Case Study Of Ewen Cameron’S Abuse Of Power
Today it is known that Dr. Ewen Cameron trusted he could cure schizophrenia and find a way to brainwash patients by giving substantial amounts of electrical shock treatments, administering LSD to his patients and insulin-induced comas. These treatments created serious memory loss for the individuals. A few patients were given insulin than were placed in a trance-like state and some were asleep for quite a long time where recorded messages were played up to 16 hours per day. The point was to reinvent the psyche so there was no remnant of their mental illness.

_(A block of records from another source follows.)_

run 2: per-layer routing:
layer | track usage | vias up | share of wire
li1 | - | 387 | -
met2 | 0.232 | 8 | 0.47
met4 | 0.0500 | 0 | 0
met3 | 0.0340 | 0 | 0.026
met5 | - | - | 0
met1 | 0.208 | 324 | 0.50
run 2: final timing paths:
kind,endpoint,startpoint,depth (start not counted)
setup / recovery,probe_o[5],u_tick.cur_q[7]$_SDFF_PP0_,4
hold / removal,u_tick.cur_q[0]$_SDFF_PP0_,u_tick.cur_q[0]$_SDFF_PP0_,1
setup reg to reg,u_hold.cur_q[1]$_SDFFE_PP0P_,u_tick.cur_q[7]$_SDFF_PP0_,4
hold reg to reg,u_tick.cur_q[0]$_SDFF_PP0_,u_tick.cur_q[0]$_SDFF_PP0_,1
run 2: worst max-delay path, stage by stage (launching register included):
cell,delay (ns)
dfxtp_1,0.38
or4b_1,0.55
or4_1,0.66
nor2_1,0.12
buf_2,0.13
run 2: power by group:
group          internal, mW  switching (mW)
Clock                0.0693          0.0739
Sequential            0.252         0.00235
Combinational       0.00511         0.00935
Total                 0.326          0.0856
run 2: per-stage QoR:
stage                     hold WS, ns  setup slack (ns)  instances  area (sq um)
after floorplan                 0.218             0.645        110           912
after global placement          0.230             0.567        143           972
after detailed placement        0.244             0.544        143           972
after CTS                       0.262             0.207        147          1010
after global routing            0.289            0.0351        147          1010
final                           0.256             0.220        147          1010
<file path="config.mk">
export PLATFORM = sky130hd
export DESIGN_NAME = ais_detector
export DESIGN_NICKNAME = d
export VERILOG_FILES = /design/src/rtl/ais_pkg.sv /design/src/rtl/ais_zero_tally.sv /design/src/rtl/ais_pair_judge.sv /design/src/rtl/ais_alarm_core.sv /design/src/rtl/ais_detector.sv
export SDC_FILE = /design/constraint.sdc
export NUM_CORES = 1
export LEC_CHECK = 0
export ABC_AREA = 1
export BUFFER_PORTS_ARGS = -buffer_cell sky130_fd_sc_hd__buf_2
export CAP_MARGIN = 20
export CELL_PAD_IN_SITES_DETAIL_PLACEMENT = 0
export CELL_PAD_IN_SITES_GLOBAL_PLACEMENT = 1
export CORE_MARGIN = 1
export CORE_UTILIZATION = 44
export DETAILED_ROUTE_END_ITERATION = 7
export GPL_TIMING_DRIVEN = 0
export PLACE_DENSITY_LB_ADDON = 0.1
export SLEW_MARGIN = 5
export SYNTH_ARGS = -nofsm -noshare
export SYNTH_HDL_FRONTEND = slang
export SYNTH_SLANG_ARGS = --single-unit
</file>
<file path="constraint.sdc">
create_clock -name clk -period 1.6 [get_ports clk]
set_clock_uncertainty 0.1 [all_clocks]
set_input_delay 0.08 -clock clk [delete_from_list [all_inputs] [get_ports clk]]
set_output_delay 0.08 -clock clk [all_outputs]
set_load 0.02 [all_outputs]
</file>
==> src/rtl/memlat_pkg.sv <==
package memlat_pkg;

    localparam int DLY_DEPTH = 32;
    localparam int LAT_W     = 6;

    typedef logic [LAT_W-1:0] lat_t;

    typedef enum logic {
        RATE_FULL = 1'b0,
        RATE_HALF = 1'b1
    } rate_e;

    typedef struct packed {
        lat_t  rd_lat;
        lat_t  wr_lat;
        rate_e rate;
    } lat_cfg_t;

    // token carried through the read delay line
    typedef struct packed {
        logic phase;
        logic hit;
    } rd_tok_t;

    function automatic lat_t clamp_lat(input lat_t v, input int depth);
        if (int'(v) > depth)
            return lat_t'(depth);
        return v;
    endfunction

endpackage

In the late 70s, an emotional discovery was made that the Allen Memorial had been a part of a cold war program of mentally conditioning trials paid for, to some extent, by the CIA. The Fifth Estate uncovered the size of these experiments and that the patients were never told the treatment was a piece of a CIA experiment. Most patients felt the same about Cameron in the beginning. They claimed he was kind and caring but had an ego, as he knew he was well known in his field. Yet, they all claim that over time things changed and he performed non-consensual treatments on them, which impacted their minds forever. This violates the first point of the Nuremberg Code that “Required is the voluntary, well-informed, understanding consent of the human subject in a full legal capacity”. Author Ann Collins claims that most patients claimed that he was "extraordinarily charismatic, a striver, opinion maker, and leader", but only at first. Afterward, they mostly felt betrayed and angry. Patients claim consent was never given as did not describe the treatments and he did not clarify what was going to happen. It was a paternalistic kind of doctor-patient relationship as he told them the treatment would work and he'd send them up for treatment with no explanations.

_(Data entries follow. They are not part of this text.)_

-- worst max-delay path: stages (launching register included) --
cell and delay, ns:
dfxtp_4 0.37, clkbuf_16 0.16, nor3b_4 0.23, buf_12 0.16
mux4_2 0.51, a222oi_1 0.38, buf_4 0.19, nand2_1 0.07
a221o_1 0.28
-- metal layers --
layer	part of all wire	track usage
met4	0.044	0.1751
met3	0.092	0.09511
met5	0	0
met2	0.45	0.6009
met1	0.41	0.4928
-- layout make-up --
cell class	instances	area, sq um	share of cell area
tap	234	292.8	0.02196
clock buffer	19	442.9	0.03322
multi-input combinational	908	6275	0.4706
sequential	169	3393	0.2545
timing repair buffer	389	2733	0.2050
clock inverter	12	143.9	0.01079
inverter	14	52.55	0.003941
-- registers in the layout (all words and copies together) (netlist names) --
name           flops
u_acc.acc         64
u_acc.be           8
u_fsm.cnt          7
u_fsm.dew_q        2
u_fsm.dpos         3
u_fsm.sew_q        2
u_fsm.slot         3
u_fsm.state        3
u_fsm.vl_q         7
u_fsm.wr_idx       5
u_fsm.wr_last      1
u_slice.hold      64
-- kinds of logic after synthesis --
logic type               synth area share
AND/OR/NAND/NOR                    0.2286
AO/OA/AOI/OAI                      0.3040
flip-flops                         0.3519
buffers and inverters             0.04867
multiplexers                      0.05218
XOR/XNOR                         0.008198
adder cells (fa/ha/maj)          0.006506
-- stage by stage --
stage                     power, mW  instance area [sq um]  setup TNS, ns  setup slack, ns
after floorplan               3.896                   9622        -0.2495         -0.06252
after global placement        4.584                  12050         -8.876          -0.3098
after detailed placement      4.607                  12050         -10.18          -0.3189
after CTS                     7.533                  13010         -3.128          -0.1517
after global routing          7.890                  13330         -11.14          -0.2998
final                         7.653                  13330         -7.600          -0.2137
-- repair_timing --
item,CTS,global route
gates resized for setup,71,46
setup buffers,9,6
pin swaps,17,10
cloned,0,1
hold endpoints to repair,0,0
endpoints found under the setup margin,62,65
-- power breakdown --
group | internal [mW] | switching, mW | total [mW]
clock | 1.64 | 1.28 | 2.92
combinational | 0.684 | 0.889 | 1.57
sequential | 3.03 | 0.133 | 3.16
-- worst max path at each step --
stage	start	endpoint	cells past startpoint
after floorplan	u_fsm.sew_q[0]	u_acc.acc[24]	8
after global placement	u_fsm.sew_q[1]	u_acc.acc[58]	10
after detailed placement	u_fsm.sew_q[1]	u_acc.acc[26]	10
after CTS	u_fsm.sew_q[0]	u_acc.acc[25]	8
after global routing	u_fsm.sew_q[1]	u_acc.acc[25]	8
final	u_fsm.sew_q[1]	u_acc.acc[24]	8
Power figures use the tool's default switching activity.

Overall, Cameron’s coworkers all had similar ideas of him professionally. Like his colleague Peter Roper, a former nurse, they knew him as “a man of integrity, capable, hard-working and, if the occasion required, mulish if he believed he was right or wanted to get things done”. Roper still admired him after his death and says we'd have a totally different picture of Cameron if he were alive to defend himself. Cameron’s rationale was controversial as he went against most of the points in the Nuremberg Code. The experiments were not voluntary, positive, experimented previously, they did harm the patients nor benefit them, there was no risk protection, no way of leaving at your own accord and no one stopped the risky experimentations. This violates nine out of ten of the points except for the one that details the staff must be qualified to do the experiment, which can be debated as he is a Doctor.
All in all, the abuse of power that Ewen Cameron took on was detrimental to the majority of his patients. Until these patients and their families are properly compensated the issue of this landmark case will never be put to rest. Cameron never acted in a moral manner and his experiments will forever influence the field of medicine and proper doctor-patient relationships.